I’ve been building browser games on and off since I was a teenager — nothing serious, mostly messing around. At some point I kept running into the same problem: the raw Canvas API is fine, but the moment you want any structure in your game code, you end up writing the same boilerplate every time. The big frameworks felt like too much. I just wanted something lightweight I could actually understand.
So I built Craters.
Craters is a modular game framework for HTML5, written in TypeScript. It started as a JavaScript project and I rewrote it from scratch in TypeScript — more on why in a later post.

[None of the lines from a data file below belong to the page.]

==> design/flow/design.v <==
module victim_dcache#(
    parameter TAG_WIDTH = 20,
    parameter INDEX_WIDTH = 6
)
(
    input clk,
    input rstn,
    input [TAG_WIDTH+INDEX_WIDTH-1:0] r_tag,
    output victim_hit,
    output [511:0] data_out,
    input [TAG_WIDTH+INDEX_WIDTH-1:0] w_tag,
    input we,
    input [511:0] data_in
);
    localparam COUNTER_WIDTH = 1;
    localparam CAPACITY = 2;  
    wire [CAPACITY-1:0] hit;
    wire [COUNTER_WIDTH-1:0] hit_index;
    assign hit_index = hit[0] ? 0 : (hit[1] ? 1 : 0);
    wire [INDEX_WIDTH-1:0] windex;
    wire [TAG_WIDTH-1:0] wtag;
    wire victim_valid;
    assign wtag = w_tag[TAG_WIDTH+INDEX_WIDTH-1:INDEX_WIDTH];
    assign windex = w_tag[INDEX_WIDTH-1:0];
    wire [INDEX_WIDTH-1:0] rindex;
    wire [TAG_WIDTH-1:0] rtag;
    assign rtag = r_tag[TAG_WIDTH+INDEX_WIDTH-1:INDEX_WIDTH];
    assign rindex = r_tag[INDEX_WIDTH-1:0];
    reg [26:0] tag [0:CAPACITY-1];
    reg [511:0] data [0:CAPACITY-1];
    wire [CAPACITY-1:0] valid;
    genvar i;
    generate
        for (i = 0; i < CAPACITY; i = i + 1) begin: tag_reg
            assign valid[i] = tag[i][26];
        end
    endgenerate
    reg [COUNTER_WIDTH-1:0] counter;
    generate
        for(i = 0; i < CAPACITY; i = i + 1) begin: hit_gen
            assign hit[i] = valid[i] && (tag[i][25:0] == r_tag[25:0]);
        end
    endgenerate
    assign victim_hit = |hit;
    assign data_out = |hit ? data[hit_index] : 0;
    reg we_pre;
    reg we_now;
    wire counter_we;
    always @(posedge clk) begin
        if(!rstn) begin
            we_pre <= 0;
            we_now <= 0;
        end
        else begin
            we_pre <= we_now;
            we_now <= we;
        end
    end
    assign counter_we = we_now && !we_pre;
    integer j;
    always @(posedge clk) begin
        if(!rstn) begin
            counter <= 0;
            for(j = 0; j < CAPACITY; j = j + 1) begin
                tag[j] <= 0;
                data[j] <= 0;
            end
        end
        else if(counter_we) begin
            counter <= counter + 1;
            tag[counter] <= {1'b1, w_tag};
            data[counter] <= data_in;
        end
    end
    function integer funclog2;
        input integer value;
        begin
            value = value-1;
            for (funclog2=0; value>0; funclog2=funclog2+1)
                value = value>>1;
        end
    endfunction
endmodule
==> design/flow/run.sh <==
#!/bin/bash
# OpenROAD 26Q1-2900-gdf79404cd8, Yosys 0.63+post, stock flow scripts
make -C /OpenROAD-flow-scripts/flow DESIGN_CONFIG=/design/flow/config.mk WORK_HOME=/design/flow/orfs finish
==> design/flow/config.mk <==
export PLATFORM = sky130hd
export DESIGN_NAME = victim_dcache
export DESIGN_NICKNAME = victim_dcache
export VERILOG_FILES = /design/flow/design.v
export SDC_FILE = /design/flow/constraint.sdc
export NUM_CORES = 4
export LEC_CHECK = 1
export CORE_AREA = 10 10 528 528
export DIE_AREA = 0 0 538 538
==> design/flow/constraint.sdc <==
current_design victim_dcache

set clk_period 646.3
set clk_io_pct 0.2

create_clock -name clk0 -period $clk_period [get_ports {clk}]

set non_clock_inputs [all_inputs -no_clocks]
set_input_delay [expr $clk_period * $clk_io_pct] -clock clk0 $non_clock_inputs
set_output_delay [expr $clk_period * $clk_io_pct] -clock clk0 [all_outputs]
==> summary.txt <==
Here are the numbers from the latest Yosys + OpenROAD run.

The full die area came out at ~290000 um2. The final timing report gives a worst setup slack of 382.27 ns. The routed layout reports a DRC error count of 0.

Relative to the synthesized area, the layout overhead comes to 34.9%. The via count of the first global-routing pass came out at about 36000. Headroom to the max-slew limit came out at 0.270. The area fraction of the dominant cell type after synthesis is 0.621. Once synthesis finished, the tally of register bits stood at approximately 1100.

The number of maximum-capacitance violations recorded for the run is 0. The accumulated negative setup slack came out at 0 ns. Logged for this run, the post-placement worst setup slack is between 300 and 400 ns. The first global-routing pass estimated between 200 and 300 mm of wire. Setup repair after global routing left no endpoint under its margin. The slew at the pin with the worst max-slew slack came out at between 1 and 1.5 ns. The total I/O pin count came out at around 1100. The cell sitting at the root of the clock tree is a clkbuf_16.

Hold timing on the final database bottoms out at a slack of 0.453 ns. By area the synthesized netlist is led by edfxtp_1, and2_1, mux2i_1, nand4_1, inv_1. The number of hold violations in the final report came out at 0. The number of resized instances in the post-cts repair step is 0. The number of synthesized flops with an enable pin is 1076. Per the CTS log, the buffer count on the longest clock path is 3. For this run, the leading register cell type out of synthesis is edfxtp_1. The yosys stat cell total is 4127.

For the worst-skew pair, the clock arrives at the later sink with an insertion delay of 0.77 ns. The worst flop-to-flop path startpoint is we_now. Per the TritonCTS log, the buffer count is 130. Dividing the detail-routed via count by the number of cells gives ~4.0. The register share after synthesis is 0.623. The final HPWL from detailed placement came out at about 140 mm. The initial core utilization is 0.194. TritonCTS built the clock tree.

The area inside the core boundary came out at about 270000 um2. The cell sequence reported for the critical path is clkdlybuf4s50_1, xnor2_1, nand4_1, nor4_2, buf_4, buf_4, buf_4, buf_4, buf_4, nand4_1, mux2i_1, clkdlybuf4s50_1. After floorplanning, the core was divided into between 150 and 200 placement rows.

The endpoint kind of the worst setup timing path is a primary output. The number of OpenROAD warnings is 27. The total via count in the routed design came out at between 30000 and 40000. The synthesized chip area reported by yosys came out at 52000 um2. The number of buffer cells added on primary ports came out at approximately 1100. The number of fill cells in the layout came out at around 27000.

The most frequent cell after synthesis is and2_1. The peak fanout along the critical path came out at between 70 and 80. The maximum clock rate is roughly 3.8 MHz. The run finished with clean final reports. The final period demand of the worst path came out at 264.03 ns. The remaining antenna violation count after routing is 0. The total area of multi-input combinational cells is between 15000 and 20000 um2. The total congestion overflow after global routing came out at 0. Note that the worst hold path type here is flop to flop. The total routing resource utilization after global routing is 0.135. The total routed wirelength is a little under 200 mm.

The worst setup path is launched from an input pin. The sink count of the clock tree came out at 1081. The final number of setup-violating endpoints is 0.

The registers of the reported paths see a clock transition of ~0.060 ns. The data required time at the worst endpoint came out at between 500 and 600 ns. STA puts the critical path data arrival time at around 130 ns. The async set-reset flop share out of synthesis is 0. Synthesis produced a netlist whose cell count is slightly above 4000. On the worst path, the slowest cell contributes a delay of 0.75 ns.

The register with the most flip-flops in the layout has between 1000 and 1500 of them. The clock skew after layout came out at 0.0345 ns. The post-synth design cell area is a little over 50000 um2.

By count the netlist is led by and2_1, edfxtp_1, nand4_1, inv_1, mux2i_1. Per the final report, max-transition violations number 0. The static power due to leakage came out at around 28 nW. The number of antenna violations at the first check in global routing came out at 90.

The layout cell share with drive strength beyond 1 came out at 0.0528. The critical path is of the input pin to primary output type. The average instance in the mapped netlist occupies around 13 um2. The post-CTS repair timing setup buffer count came out at 0. The synthesized netlist contains 23 unique library cells. According to the floorplan report, the die height is 538 um.

For the worst min-delay path, the startpoint reported by OpenROAD is we_now. The synthesis report lists the Yosys warning total as 1. The area taken by flip-flops and latches is about 32000 um2. The number of DRC violations after detailed-routing iteration 0 came out at roughly 2300.

The number of iterations in the first detailed-routing pass came out at 5. The detail-routed net length per standard cell came out at 22.5 um. The largest net degree at the start of global routing came out at 99. The worst VDD IR drop from the latest analysis is ~0.0025 mV.

The post-route core utilization came out at 0.262. The total power divided by cell area is ~2.3 nW/um2. The die is 538 um wide. The total of hold buffers inserted after clock tree synthesis is 0.

The critical path's slowest stage uses the library cell buf_4. In the finished design, the share of the clock period the worst path needs comes to 0.409. The number of H-tree levels is 4.

Per STA, the startpoint of the critical path is r_tag[11]. The final RePlAce weighted congestion is roughly 0.95. The most prevalent standard cell on the critical path is buf_4. edfxtp_1 takes more of the synthesized area than any other cell.
layer usage:
| layer | global-route usage | share of wire | up-vias | wire length, um |
|---|---|---|---|---|
| met5 | 0 | 0.0021 | - | 409 |
| met4 | 0.0412 | 0.035 | 68 | 6980 |
| met3 | 0.0789 | 0.14 | 315 | 26900 |
| met2 | 0.198 | 0.44 | 1532 | 86300 |
| met1 | 0.171 | 0.39 | 17000 | 76500 |
| li1 | - | - | 16400 | - |
power breakdown:
group	switching (W)	internal [W]	leakage [nW]
Sequential	0.00000108	0.0000811	11.3
Clock	0.0000305	0.0000402	1.98
Combinational	0.00000537	0.00000440	14.9
Total	0.0000370	0.000126	28.2
worst max-delay path, delay by kind of cell:
family / cells / cell delay (ns)
buffers and inverters: 7 / 4.29
XOR/XNOR: 1 / 0.14
multiplexers: 1 / 0.21
AND/OR/NAND/NOR: 3 / 0.57
area by class of cell:
cell class,instances,area share
multi-input cells,2187,0.225
well taps,3552,0.0633
repair buffers,1163,0.163
flip-flops and latches,1081,0.462
clock buffers,158,0.0483
clock inverters,66,0.00974
diodes,37,0.00132
inverters,512,0.0274
kinds of logic after synthesis:
kind of cell	count (synthesis)	share of synthesized area
and+or+nand+nor	1621	0.195
DFF	1081	0.623
buffers and inverters	859	0.0742
muxes	512	0.0986
xor gates and xnor gates	52	0.00876
AOI/OAI and AO/OA	2	0.000289
layout by cell type (no fill, tap or decap), types with 3 or more instances in the layout:
cell type        instances
diode_2                 37
edfxtp_1              1076
clkdlybuf4s50_1       1079
clkbuf_1                26
xor2_1                  14
and2_1                1078
xnor2_1                 38
inv_1                  512
buf_4                   82
mux2i_1                512
nand2_1                  4
clkbuf_16              131
inv_16                   4
dfxtp_1                  5
clkinv_8                 4
inv_6                    6
nand4_1                523
clkinv_2                20
clkinv_1                16
clkinv_16                3
nor4_1                   3
bufinv_16                6
clkinvlp_4               5
nor2b_1                  3
path summary, 6_finish.rpt:
| path | to | slack (ns) | cells past startpoint |
|---|---|---|---|
| max | data_out[218] | 382.27 | 12 |
| max reg2reg | data[1][204] | 641.35 | 8 |
| min | we_pre | 0.45 | 1 |
| min reg2reg | we_pre | 0.45 | 1 |
stage by stage:
stage | cell area, um2 | cells | power [W]
floorplan | 52000 | 4127 | 0.0000896
global placement | 66000 | 8495 | 0.0000935
detailed placement | 66000 | 8495 | 0.0000935
CTS | 70100 | 8719 | 0.000165
global route | 70100 | 8738 | 0.000169
finish | 70200 | 8756 | 0.000163
Power figures rest on the tool's default switching activity, not on a simulated workload.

The core of it is an Entity-Component-System (ECS) architecture. If you haven’t worked with ECS before, the short version is:
| Concept | What it does |
|---|---|
| Entity | A unique ID — represents a “thing” in your game |
| Component | Data (and sometimes behaviour) attached to an entity |
| System | Logic that runs each tick on entities with specific components |
ECS works well for games because it keeps things composable. You don’t end up with a Player extends Character extends MovableObject chain that breaks when you need something weird.
npm install craters
Here’s a minimal setup using the current API:
import { EntityComponentSystem as ECS, RenderLoop } from 'craters';
class Position extends ECS.Component {
constructor(public x: number, public y: number) { super(); }
}
class Velocity extends ECS.Component {
constructor(public dx: number, public dy: number) { super(); }
}
class MovementSystem extends ECS.System {
execute(delta: number) {
const query = this.world.createQuery([Position, Velocity]);
query.entities.forEach(entity => {
const pos = entity.getComponent(Position);
const vel = entity.getComponent(Velocity);
pos.x += vel.dx * delta;
pos.y += vel.dy * delta;
});
}
}
const world = new ECS.World();
world.registerSystem(new MovementSystem());
const player = world.createEntity();
player.addComponent(new Position(0, 0));
player.addComponent(new Velocity(1, 0));
new RenderLoop(delta => world.execute(delta));
That’s a working game loop with an entity that moves.